ACTIVITY: Of all the entries below, only the lines from the one with "export IMPL_dieArea_sq_um=77200" up to and including the one with "export IMPL_ant_nets=0" are to be duplicated exactly.

Collected data
*** Block opens ***

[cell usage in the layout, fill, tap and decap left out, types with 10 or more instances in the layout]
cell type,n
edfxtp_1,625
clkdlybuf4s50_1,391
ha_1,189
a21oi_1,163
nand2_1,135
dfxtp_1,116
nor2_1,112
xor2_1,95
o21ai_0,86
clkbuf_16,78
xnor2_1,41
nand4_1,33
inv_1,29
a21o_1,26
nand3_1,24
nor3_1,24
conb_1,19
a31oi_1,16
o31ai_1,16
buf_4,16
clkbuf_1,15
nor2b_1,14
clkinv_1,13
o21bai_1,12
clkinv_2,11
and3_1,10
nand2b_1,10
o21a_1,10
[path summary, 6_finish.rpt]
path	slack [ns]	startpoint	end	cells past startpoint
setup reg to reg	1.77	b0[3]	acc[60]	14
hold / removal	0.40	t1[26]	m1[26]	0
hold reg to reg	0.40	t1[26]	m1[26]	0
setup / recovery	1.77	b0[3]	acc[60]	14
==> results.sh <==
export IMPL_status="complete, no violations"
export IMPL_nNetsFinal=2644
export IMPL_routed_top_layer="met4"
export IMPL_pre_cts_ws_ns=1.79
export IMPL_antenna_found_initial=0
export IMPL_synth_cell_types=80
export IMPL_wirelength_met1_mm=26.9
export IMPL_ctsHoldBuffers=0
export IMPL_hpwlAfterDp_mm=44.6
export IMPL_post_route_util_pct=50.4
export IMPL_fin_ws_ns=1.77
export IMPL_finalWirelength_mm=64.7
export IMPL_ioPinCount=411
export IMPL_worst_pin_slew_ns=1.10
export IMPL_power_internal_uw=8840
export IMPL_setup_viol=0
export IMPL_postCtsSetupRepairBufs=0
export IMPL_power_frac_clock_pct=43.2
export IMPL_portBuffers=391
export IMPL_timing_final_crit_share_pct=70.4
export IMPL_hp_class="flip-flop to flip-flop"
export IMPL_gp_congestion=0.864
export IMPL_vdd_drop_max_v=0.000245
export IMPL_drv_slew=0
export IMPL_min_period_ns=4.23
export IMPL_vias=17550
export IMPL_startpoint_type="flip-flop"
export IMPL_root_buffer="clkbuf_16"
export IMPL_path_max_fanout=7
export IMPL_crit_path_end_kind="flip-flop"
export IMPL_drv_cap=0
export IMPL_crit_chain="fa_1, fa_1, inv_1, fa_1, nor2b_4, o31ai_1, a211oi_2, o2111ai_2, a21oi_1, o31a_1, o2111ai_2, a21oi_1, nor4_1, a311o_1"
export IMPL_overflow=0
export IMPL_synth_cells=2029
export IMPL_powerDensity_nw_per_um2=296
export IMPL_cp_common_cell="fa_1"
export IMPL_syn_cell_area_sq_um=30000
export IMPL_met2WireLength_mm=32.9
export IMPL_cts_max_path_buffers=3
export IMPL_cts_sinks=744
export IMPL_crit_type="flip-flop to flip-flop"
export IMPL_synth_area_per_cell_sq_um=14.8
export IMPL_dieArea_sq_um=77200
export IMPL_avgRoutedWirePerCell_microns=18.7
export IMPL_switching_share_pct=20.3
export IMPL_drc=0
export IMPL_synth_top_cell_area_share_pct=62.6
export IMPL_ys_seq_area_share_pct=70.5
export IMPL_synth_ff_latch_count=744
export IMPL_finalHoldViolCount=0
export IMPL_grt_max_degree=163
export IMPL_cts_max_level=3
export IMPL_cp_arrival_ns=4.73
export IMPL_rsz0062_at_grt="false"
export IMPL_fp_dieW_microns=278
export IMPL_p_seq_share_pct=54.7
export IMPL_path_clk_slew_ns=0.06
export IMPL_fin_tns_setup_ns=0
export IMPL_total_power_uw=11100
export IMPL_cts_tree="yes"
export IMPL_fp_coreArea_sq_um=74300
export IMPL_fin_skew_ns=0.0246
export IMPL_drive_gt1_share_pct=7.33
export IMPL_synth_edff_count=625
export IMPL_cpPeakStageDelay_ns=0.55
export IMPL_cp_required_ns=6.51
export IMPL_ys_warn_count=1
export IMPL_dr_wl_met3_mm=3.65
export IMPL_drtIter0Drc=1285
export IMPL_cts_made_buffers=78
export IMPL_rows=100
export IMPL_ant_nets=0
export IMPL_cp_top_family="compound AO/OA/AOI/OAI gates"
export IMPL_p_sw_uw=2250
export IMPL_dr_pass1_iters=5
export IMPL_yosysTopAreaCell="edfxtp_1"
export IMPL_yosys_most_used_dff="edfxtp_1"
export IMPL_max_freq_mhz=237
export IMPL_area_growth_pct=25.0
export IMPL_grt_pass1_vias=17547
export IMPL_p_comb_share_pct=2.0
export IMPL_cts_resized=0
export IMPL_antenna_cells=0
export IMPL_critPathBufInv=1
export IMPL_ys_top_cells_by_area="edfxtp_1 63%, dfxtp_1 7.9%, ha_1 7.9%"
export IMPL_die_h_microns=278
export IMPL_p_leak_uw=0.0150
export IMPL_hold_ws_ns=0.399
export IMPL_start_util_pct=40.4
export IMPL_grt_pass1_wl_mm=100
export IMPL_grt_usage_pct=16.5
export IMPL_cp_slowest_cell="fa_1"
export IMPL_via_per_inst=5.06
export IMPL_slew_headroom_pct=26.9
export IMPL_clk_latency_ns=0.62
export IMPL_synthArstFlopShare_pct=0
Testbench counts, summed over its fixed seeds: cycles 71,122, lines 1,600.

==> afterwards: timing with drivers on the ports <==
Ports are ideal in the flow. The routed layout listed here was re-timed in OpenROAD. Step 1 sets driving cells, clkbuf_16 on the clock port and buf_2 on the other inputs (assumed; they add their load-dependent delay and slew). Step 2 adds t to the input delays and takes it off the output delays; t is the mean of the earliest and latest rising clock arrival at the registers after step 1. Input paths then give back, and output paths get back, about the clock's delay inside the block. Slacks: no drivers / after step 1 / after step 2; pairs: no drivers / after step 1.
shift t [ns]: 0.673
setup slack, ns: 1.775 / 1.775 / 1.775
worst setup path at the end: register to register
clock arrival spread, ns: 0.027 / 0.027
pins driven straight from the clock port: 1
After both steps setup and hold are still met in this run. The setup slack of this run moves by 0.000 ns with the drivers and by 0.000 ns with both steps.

*** Block closes ***

YOUR RESPONSE:
export IMPL_dieArea_sq_um=77200
export IMPL_avgRoutedWirePerCell_microns=18.7
export IMPL_switching_share_pct=20.3
export IMPL_drc=0
export IMPL_synth_top_cell_area_share_pct=62.6
export IMPL_ys_seq_area_share_pct=70.5
export IMPL_synth_ff_latch_count=744
export IMPL_finalHoldViolCount=0
export IMPL_grt_max_degree=163
export IMPL_cts_max_level=3
export IMPL_cp_arrival_ns=4.73
export IMPL_rsz0062_at_grt="false"
export IMPL_fp_dieW_microns=278
export IMPL_p_seq_share_pct=54.7
export IMPL_path_clk_slew_ns=0.06
export IMPL_fin_tns_setup_ns=0
export IMPL_total_power_uw=11100
export IMPL_cts_tree="yes"
export IMPL_fp_coreArea_sq_um=74300
export IMPL_fin_skew_ns=0.0246
export IMPL_drive_gt1_share_pct=7.33
export IMPL_synth_edff_count=625
export IMPL_cpPeakStageDelay_ns=0.55
export IMPL_cp_required_ns=6.51
export IMPL_ys_warn_count=1
export IMPL_dr_wl_met3_mm=3.65
export IMPL_drtIter0Drc=1285
export IMPL_cts_made_buffers=78
export IMPL_rows=100
export IMPL_ant_nets=0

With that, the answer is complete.